BEGIN
[src/rtl/wb_bridge_nway.sv]
`default_nettype none
// +--------------------------------------------------------------------------+
// | Module   : wb_bridge_nway                                                |
// | Purpose  : Wishbone classic 1-to-N bridge. One upstream slave port is    |
// |            decoded by a base-address match plus a port-index field and   |
// |            forwarded to one of NUM_PORTS downstream master ports. One    |
// |            transfer is outstanding at a time. Out-of-range port indices  |
// |            (and, optionally, downstream timeouts) are answered locally   |
// |            with 32'hDEAD_BEEF and a one-cycle err_o pulse.               |
// | Ports    : wb_clk_i / wb_rst_ni     clock, async active-low reset        |
// |            wbs_*                    upstream request / response          |
// |            wbm_stb_o / wbm_cyc_o    per-port strobe/cycle (one-hot or 0) |
// |            wbm_we/sel/dat/adr_o     shared downstream request fields     |
// |            wbm_ack_i / wbm_dat_i    per-port response (port k: [32k+:32])|
// |            err_o                    error-terminated transfer pulse      |
// |            vccd1 / vssd1            power pins (USE_POWER_PINS only)     |
// | Options  : WB_BRIDGE_TIMEOUT_EN  enables the downstream wait timeout     |
// | Revision : 1.0  initial release                                          |
// +--------------------------------------------------------------------------+
module wb_bridge_nway #(
  parameter int          NUM_PORTS       = 4,
  parameter int          PORT_ADDR_WIDTH = 10,
  parameter int          SEL_LSB         = 16,
  parameter logic [31:0] BASE_ADDR       = 32'h3000_0000,
  parameter int          TIMEOUT_CYCLES  = 64
) (
`ifdef USE_POWER_PINS
  inout  wire                          vccd1,
  inout  wire                          vssd1,
`endif
  input  logic                         wb_clk_i,
  input  logic                         wb_rst_ni,
  input  logic                         wbs_stb_i,
  input  logic                         wbs_cyc_i,
  input  logic                         wbs_we_i,
  input  logic [3:0]                   wbs_sel_i,
  input  logic [31:0]                  wbs_dat_i,
  input  logic [31:0]                  wbs_adr_i,
  output logic                         wbs_ack_o,
  output logic [31:0]                  wbs_dat_o,
  output logic [NUM_PORTS-1:0]         wbm_stb_o,
  output logic [NUM_PORTS-1:0]         wbm_cyc_o,
  output logic                         wbm_we_o,
  output logic [3:0]                   wbm_sel_o,
  output logic [31:0]                  wbm_dat_o,
  output logic [PORT_ADDR_WIDTH-1:0]   wbm_adr_o,
  input  logic [NUM_PORTS-1:0]         wbm_ack_i,
  input  logic [32*NUM_PORTS-1:0]      wbm_dat_i,
  output logic                         err_o
);

  localparam int                c_SELW     = $clog2(NUM_PORTS);
  localparam int                c_BASE_LSB = SEL_LSB + c_SELW;
  localparam logic [c_SELW:0]   c_NPORTS   = (c_SELW + 1)'(NUM_PORTS);
  localparam logic [31:0]       c_ERR_DATA = 32'hDEAD_BEEF;

  typedef enum logic [1:0] {
    S_IDLE = 2'd0,
    S_FWD  = 2'd1,
    S_RESP = 2'd2
  } state_t;

  state_t                       r_state;
  state_t                       w_state_nxt;

  logic                         r_rst_n;
  logic                         r_ack;
  logic                         r_err;
  logic                         r_resp_err;
  logic [31:0]                  r_rdat;
  logic [NUM_PORTS-1:0]         r_strobe;
  logic                         r_we;
  logic [3:0]                   r_sel;
  logic [31:0]                  r_wdat;
  logic [PORT_ADDR_WIDTH-1:0]   r_adr;
  logic [c_SELW-1:0]            r_idx;

  logic                         w_req;
  logic [c_SELW-1:0]            w_idx;
  logic                         w_idx_ok;
  logic [NUM_PORTS-1:0]         w_onehot;
  logic                         w_sel_ack;
  logic [31:0]                  w_sel_dat;
  logic                         w_accept;
  logic                         w_bad;
  logic                         w_done;
  logic                         w_abort;
  logic                         w_tmo;

  // Only part of the upstream address is decoded.
  wire w_unused_ok = &{1'b0, wbs_adr_i};

  // Reset asserts asynchronously and releases on a clock edge, so the first
  // request can be sampled on the second edge after wb_rst_ni rises.
  always_ff @(posedge wb_clk_i or negedge wb_rst_ni) begin
    if (!wb_rst_ni) r_rst_n <= 1'b0;
    else            r_rst_n <= 1'b1;
  end

  // The registered ack blocks re-sampling the same upstream request in the
  // cycle the master is still holding stb while it observes the ack.
  assign w_req    = wbs_stb_i & wbs_cyc_i & ~r_ack &
                    (wbs_adr_i[31:c_BASE_LSB] == BASE_ADDR[31:c_BASE_LSB]);
  assign w_idx    = wbs_adr_i[SEL_LSB +: c_SELW];
  assign w_idx_ok = ({1'b0, w_idx} < c_NPORTS);

  always_comb begin
    w_onehot  = '0;
    w_sel_ack = 1'b0;
    w_sel_dat = '0;
    for (int k = 0; k < NUM_PORTS; k++) begin
      w_onehot[k] = (w_idx == c_SELW'(k));
      if (r_idx == c_SELW'(k)) begin
        w_sel_ack = wbm_ack_i[k];
        w_sel_dat = wbm_dat_i[32*k +: 32];
      end
    end
  end

`ifdef WB_BRIDGE_TIMEOUT_EN
  localparam logic [9:0] c_TMO_LAST = 10'(TIMEOUT_CYCLES - 1);
  logic [9:0]            r_tmo_cnt;

  // Counts FWD cycles; value k means this is the (k+1)-th FWD cycle.
  always_ff @(posedge wb_clk_i or negedge r_rst_n) begin
    if (!r_rst_n)                r_tmo_cnt <= '0;
    else if (w_accept)           r_tmo_cnt <= '0;
    else if (r_state == S_FWD)   r_tmo_cnt <= r_tmo_cnt + 10'd1;
  end
`endif

  always_ff @(posedge wb_clk_i or negedge r_rst_n) begin
    if (!r_rst_n) r_state <= S_IDLE;
    else          r_state <= w_state_nxt;
  end

  always_comb begin
    w_state_nxt = r_state;
    w_accept    = 1'b0;
    w_bad       = 1'b0;
    w_done      = 1'b0;
    w_abort     = 1'b0;
    w_tmo       = 1'b0;
    case (r_state)
      S_IDLE: begin
        if (w_req) begin
          w_accept = 1'b1;
          if (w_idx_ok) begin
            w_state_nxt = S_FWD;
          end else begin
            w_bad       = 1'b1;
            w_state_nxt = S_RESP;
          end
        end
      end
      S_FWD: begin
        // An upstream abort wins over a same-cycle downstream ack.
        if (!wbs_cyc_i) begin
          w_abort     = 1'b1;
          w_state_nxt = S_IDLE;
        end else if (w_sel_ack) begin
          w_done      = 1'b1;
          w_state_nxt = S_RESP;
        end
`ifdef WB_BRIDGE_TIMEOUT_EN
        else if (r_tmo_cnt == c_TMO_LAST) begin
          w_tmo       = 1'b1;
          w_state_nxt = S_RESP;
        end
`endif
      end
      S_RESP:  w_state_nxt = S_IDLE;
      default: w_state_nxt = S_IDLE;
    endcase
  end

  always_ff @(posedge wb_clk_i or negedge r_rst_n) begin
    if (!r_rst_n) begin
      r_ack      <= 1'b0;
      r_err      <= 1'b0;
      r_resp_err <= 1'b0;
      r_rdat     <= '0;
      r_strobe   <= '0;
      r_we       <= 1'b0;
      r_sel      <= '0;
      r_wdat     <= '0;
      r_adr      <= '0;
      r_idx      <= '0;
    end else begin
      r_ack <= (r_state == S_RESP);
      r_err <= (r_state == S_RESP) & r_resp_err;

      if (w_accept) begin
        r_we       <= wbs_we_i;
        r_sel      <= wbs_sel_i;
        r_wdat     <= wbs_dat_i;
        r_adr      <= wbs_adr_i[PORT_ADDR_WIDTH-1:0];
        r_idx      <= w_idx;
        r_resp_err <= w_bad;
        if (w_bad) r_rdat   <= c_ERR_DATA;
        else       r_strobe <= w_onehot;
      end

      if (w_done | w_abort | w_tmo) r_strobe <= '0;

      if (w_done) r_rdat <= r_we ? 32'd0 : w_sel_dat;

      if (w_tmo) begin
        r_rdat     <= c_ERR_DATA;
        r_resp_err <= 1'b1;
      end
    end
  end

  assign wbs_ack_o = r_ack;
  assign wbs_dat_o = r_rdat;
  assign wbm_stb_o = r_strobe;
  assign wbm_cyc_o = r_strobe;
  assign wbm_we_o  = r_we;
  assign wbm_sel_o = r_sel;
  assign wbm_dat_o = r_wdat;
  assign wbm_adr_o = r_adr;
  assign err_o     = r_err;

endmodule
`default_nettype wire

[config.mk]
export PLATFORM = sky130hd
export DESIGN_NAME = wb_bridge_nway
export DESIGN_NICKNAME = d
export VERILOG_FILES = /design/src/rtl/wb_bridge_nway.sv
export SDC_FILE = /design/constraint.sdc
export NUM_CORES = 1
export LEC_CHECK = 0
export CELL_PAD_IN_SITES_DETAIL_PLACEMENT = 0
export CELL_PAD_IN_SITES_GLOBAL_PLACEMENT = 1
export CORE_AREA = 2 2 114 116
export DETAILED_ROUTE_END_ITERATION = 8
export DIE_AREA = 0 0 116 118
export DONT_BUFFER_PORTS = 1
export HOLD_SLACK_MARGIN = 0.05
export PLACE_DENSITY_LB_ADDON = 0.12
export RECOVER_POWER = 50
export SYNTH_ARGS = -nofsm -noshare
export SYNTH_HDL_FRONTEND = slang
export SYNTH_SLANG_ARGS = --single-unit
[constraint.sdc]
create_clock -name wb_clk_i -period 4.1 [get_ports wb_clk_i]
set_input_delay 1.23 -clock wb_clk_i [delete_from_list [all_inputs] [get_ports wb_clk_i]]
set_output_delay 1.23 -clock wb_clk_i [all_outputs]
set_load 0.1 [all_outputs]
# --- Word level (Yosys, flattened, before mapping) ---
# Cells that the tools add are included.
totals:
  register_bits: 89
  in_bits: 205
  out_inout_bits: 89
  word_cells: 54
classes:
  n_eq_ne: 11
  n_mux: 23
  bitwise_logic: 5
  n_reduce_logical: 5
op_table:
  columns: ["cell", "count"]
  rows:
  - ["2-to-1 mux 32 bit", 6]
  - ["== test 14 x 12 -> 1 bit, second input constant", 1]
  - ["2-to-1 mux 1 bit", 11]
  - ["== test 2 bit, second input constant", 5]
  - ["2-to-1 mux 4 bit", 2]
  - ["== test 2 x 1 -> 1 bit, second input constant", 3]
  - ["logical NOT 2 bit", 3]
  - ["2-to-1 mux 2 bit", 3]
  - ["case mux 2 bit (2 select lines)", 1]
  - ["bitwise AND 1 bit", 3]
  - ["inequality test 3 bit, second input constant", 1]
  - ["inequality test 2 bit, second input constant", 1]
  - ["AND reduction 2 bit", 1]
  - ["nonzero test 2 bit", 1]
  - ["inverter 1 bit", 1]
  - ["bitwise OR 1 bit", 1]

# --- Longest topological paths before layout ---
logic_depth:
  word_depth: 10
  mapped_depth: 7
  mapped_depth_nobuf: 4

# --- Worst setup path before layout ---
# OpenSTA, ideal clock, no wires.
synth_path:
  path_type: "input-to-reg"
  from: "in wbs_adr_i[24]"
  to: "reg r_wdat[26], in the netlist wbm_dat_o[26]"
  setup_ns: 0.125
  arrival_time_ns: 2.462
  required_time_ns: 3.975
  setup_slack_ns: 1.513
  path_stages: 5
  path_buffers: 1
  cell_sequence: "nor4b_1 > nand3_1 > nor2_2 > buf_4 > mux2_2"
synth_between:
  elab_chain_cells: 4
synth_rtl:
  columns: ["element", "line_no", "rtl"]
  rows:
  - ["from (decl)", "38", "input logic [31:0] wbs_adr_i,"]
  - ["== test 14 x 12 -> 1 bit", "103", "(wbs_adr_i[31:c_BASE_LSB] == BASE_ADDR[31:c_BASE_LSB]);"]
  - ["bitwise AND 1 bit", "102", "assign w_req = wbs_stb_i & wbs_cyc_i & ~r_ack &"]
  - ["2-to-1 mux 1 bit", "146", "if (w_req) begin"]
  - ["2-to-1 mux 1 bit", "144", "case (r_state)"]
  - ["to (signal assigned)", "196", "r_wdat <= wbs_dat_i;"]
  - ["to (decl)", "74", "logic [31:0] r_wdat;"]
# No other way between the ends.
# A chain may end at the register's enable or synchronous reset.

# --- Final worst setup path ---
layout_path:
  from: "reg r_ack, in the netlist wbs_ack_o"
  to: "reg r_wdat[15], in the netlist wbm_dat_o[15]"
layout_between:
  elab_chain_cells: 5
layout_rtl:
  columns: ["element", "line_no", "rtl"]
  rows:
  - ["from (decl)", "67", "logic r_ack;"]
  - ["from (signal assigned)", "190", "r_ack <= (r_state == S_RESP);"]
  - ["inverter 1 bit", "102", null]
  - ["bitwise AND 1 bit (2 in a row)", "102", null]
  - ["2-to-1 mux 1 bit", "146", null]
  - ["2-to-1 mux 1 bit", "144", null]
# No other way between the ends.

==> flow_metrics.env <==
export IMPL_setup_tns_final_ps=0
export IMPL_synth_seq_area_share_pct=48.5
export IMPL_vias=2434
export IMPL_fin_crit_ps=2670
export IMPL_finalSetupViolations=0
export IMPL_comb_power_share_pct=2.9
export IMPL_grt_total_usage_pct=13.9
export IMPL_cts_buffers=9
export IMPL_ctsHtreeMaxLevel=3
export IMPL_hold_class="reg -> async"
export IMPL_instances_no_fill=462
export IMPL_p_int_mw=1.38
export IMPL_viasPerCell=5.27
export IMPL_endpoint="wbm_dat_o[15]"
export IMPL_antenna_found_initial=0
export IMPL_drive_above_1_share_pct=44.8
export IMPL_p_per_area_nw_per_um2=352
export IMPL_finalCritPeriodShare_pct=65.1
export IMPL_cpPeakStageDelay_ps=770
export IMPL_worst_slew_pin_slew_ps=1070
export IMPL_insertion_delay_ps=330
export IMPL_cts_root_buf="clkbuf_16"
export IMPL_synth_xor_area_share_pct=0
export IMPL_utilization_pct=39.7
export IMPL_drc=0
export IMPL_nets=490
export IMPL_postRouteAntennaNets=0
export IMPL_clk_pin_slew_worst_paths_ps=60
export IMPL_die_x_um=116
export IMPL_finish_instance_area_um2=4930
export IMPL_ir_drop_mv=0.154
export IMPL_fin_ws_ps=1430
export IMPL_grt_pass1_vias=2549
export IMPL_diodes=0
export IMPL_io_pins=294
export IMPL_synth_compound_area_share_pct=0.708
export IMPL_maxSlewViolCount=0
export IMPL_yosysWarnings=0
export IMPL_rr_worst_depth=5
export IMPL_synthDistinctLibCells=27
export IMPL_syn_nets=499
export IMPL_drt_iter0_markers=74
export IMPL_max_freq_ghz=0.375
export IMPL_worst_path_max_delay_cell="dfrtp_1"
export IMPL_dpl_hpwl_mm=7.47
export IMPL_layout_commonest_cell="dfrtp_1"
export IMPL_num_rows=41
export IMPL_finalHoldViolations=0
export IMPL_pwr_share_clk_pct=45.6
export IMPL_cts_resized=0
export IMPL_grt_pass1_wl_mm=14.5
export IMPL_power_switching_mw=0.357
export IMPL_dieArea_um2=13700
export IMPL_critPathLaunch="wbs_ack_o"
export IMPL_switching_share_pct=20.5
export IMPL_area_delta_synth_final_pct=7.32
export IMPL_seq_power_share_pct=51.5
export IMPL_skew_ps=6.02
export IMPL_routedWlPerCell_um=21.0
export IMPL_firstDrtPassIters=4
export IMPL_synthMuxAreaShare_pct=39.4
export IMPL_syn_cell_area_um2=4600
export IMPL_synth_top_cells_by_area="dfrtp_1 (48%), mux4_2 (16%), mux2_2 (13%), mux2_4 (10%), nor2b_1 (4.8%)"
export IMPL_routabilityCongestion=0.722
export IMPL_timing_rr_end="wbm_dat_o[15]"
export IMPL_worstPathRequired_ps=4310
export IMPL_netlist_instances=294
export IMPL_synth_top_cell_by_area="dfrtp_1"
export IMPL_post_cts_buffers=0
export IMPL_crit_type="reg -> reg"
export IMPL_cts_hold_buf=0
export IMPL_power_leakage_nw=2.26
export IMPL_final_cell_mix="dfrtp_1 (82), mux2_2 (52), nor2b_1 (35)"
export IMPL_wirelength_mm=9.72
export IMPL_pre_cts_ws_ps=1050
export IMPL_status="completed"
export IMPL_rsz0062_at_grt="false"
export IMPL_path_cells="nor4_1, nand2_1, nor2_4, buf_12, mux2_2"
export IMPL_synthAdderAreaFrac_pct=0
export IMPL_synth_top_cell_area_share_pct=48.5
export IMPL_cts_tree="yes"
export IMPL_portBuffers=0
export IMPL_start_util_pct=37.0
export IMPL_cp_arrival_ps=2880
export IMPL_synth_top_family_by_area="multiplexers"
export IMPL_yosys_area_share_simple_pct=7.05
export IMPL_finalPower_mw=1.74
export IMPL_worstSetupEndpointType="register"
export IMPL_cap_violations=0
export IMPL_relSlewSlack_pct=28.4
export IMPL_path_max_fanout=40
export IMPL_coreArea_um2=12400
export IMPL_placed_area_um2=4700
export IMPL_grt_max_degree=70
export IMPL_fp_dieH_um=118
export IMPL_whs_ps=439
export IMPL_rrSetupSlack_ps=1430
export IMPL_ys_ff_latch=89
export IMPL_post_place_cells=446
export IMPL_clock_path_buffers=2
export IMPL_cts_sinks=89
export IMPL_syn_mean_instance_area_um2=15.6
export IMPL_cp_start_kind="register"
export IMPL_rr_startpoint="wbs_ack_o"
export IMPL_grt_overflow=0
-- critical path, delay by kind of cell, from the launching register on --
family / cells / cell delay (ps)
buf+inv: 1 / 280
flops: 1 / 770
simple gates: 3 / 1090
mux: 1 / 370
-- power groups by stage --
stage               Clock [mW]  Combinational, mW  Sequential [mW]
floorplan                    0             0.0454            0.911
global placement             0             0.0533            0.913
detailed placement           0             0.0535            0.913
CTS                      0.826             0.0536            0.896
global route             0.871             0.0560            0.897
finish                   0.792             0.0509            0.895
-- logic make-up after synthesis --
group,after synthesis
and+or+nand+nor,54
other,2
AOI/OAI and AO/OA,4
buffers and inverters,26
muxes,119
DFF,89
-- cell type report --
type	instances	area, µm²
clock inverters	6	58.8
multi-input cells	179	2130
fillers	1188	7480
repair buffers	5	58.8
inverters	1	3.75
clock buffers	10	229
flip-flops and latches	89	2240
well taps	172	215
-- per-layer routing --
metal | GRT usage (%) | part of all wire, % | vias up
met5 | 0 | 0 | -
met4 | 5.13 | 1.6 | 0
met3 | 4.89 | 10 | 11
met2 | 23.0 | 51 | 165
met1 | 16.6 | 37 | 1208
li1 | - | - | 1050
-- synth_stat cells (all sizes together) --
cell type  number
buf            19
o221ai          1
mux2           83
mux4           32
nand3           1
o31ai           1
conb            2
nand2b          3
nor4            2
nor4bb          1
nand2           7
or2             1
nor3b           1
o21bai          1
dfrtp          89
mux2i           4
nor2            2
clkbuf          6
nor4b           1
a31o            1
inv             1
nor2b          35
-- sequential cells by signal, indices dropped and copies added (netlist names) --
| name | flops |
|---|---|
| wbm_sel_o | 4 |
| wbm_dat_o | 32 |
| wbm_we_o | 1 |
| wbm_cyc_o | 4 |
| r_state | 2 |
| wbs_ack_o | 1 |
| r_rst_n | 1 |
| r_idx | 2 |
| wbm_adr_o | 10 |
| wbs_dat_o | 32 |
-- how the worst min path moves through the flow --
stage	from	endpoint	slack, ps	cells after the start
after global placement	r_state[0]	wbs_ack_o	480	1
final	r_rst_n	wbs_dat_o[4]	440	0
after floorplan	r_state[0]	wbs_ack_o	420	1
after detailed placement	r_state[0]	wbs_ack_o	480	1
after CTS	r_state[0]	wbs_ack_o	490	1
after global routing	r_state[0]	wbs_ack_o	510	1
(Power assumes the default switching activity.)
END
Your answer should consist of the lines above that hold the word "else".

    else            r_rst_n <= 1'b1;
    else if (w_accept)           r_tmo_cnt <= '0;
    else if (r_state == S_FWD)   r_tmo_cnt <= r_tmo_cnt + 10'd1;
    else          r_state <= w_state_nxt;
          end else begin
        end else if (w_sel_ack) begin
        else if (r_tmo_cnt == c_TMO_LAST) begin
    end else begin
        else       r_strobe <= w_onehot;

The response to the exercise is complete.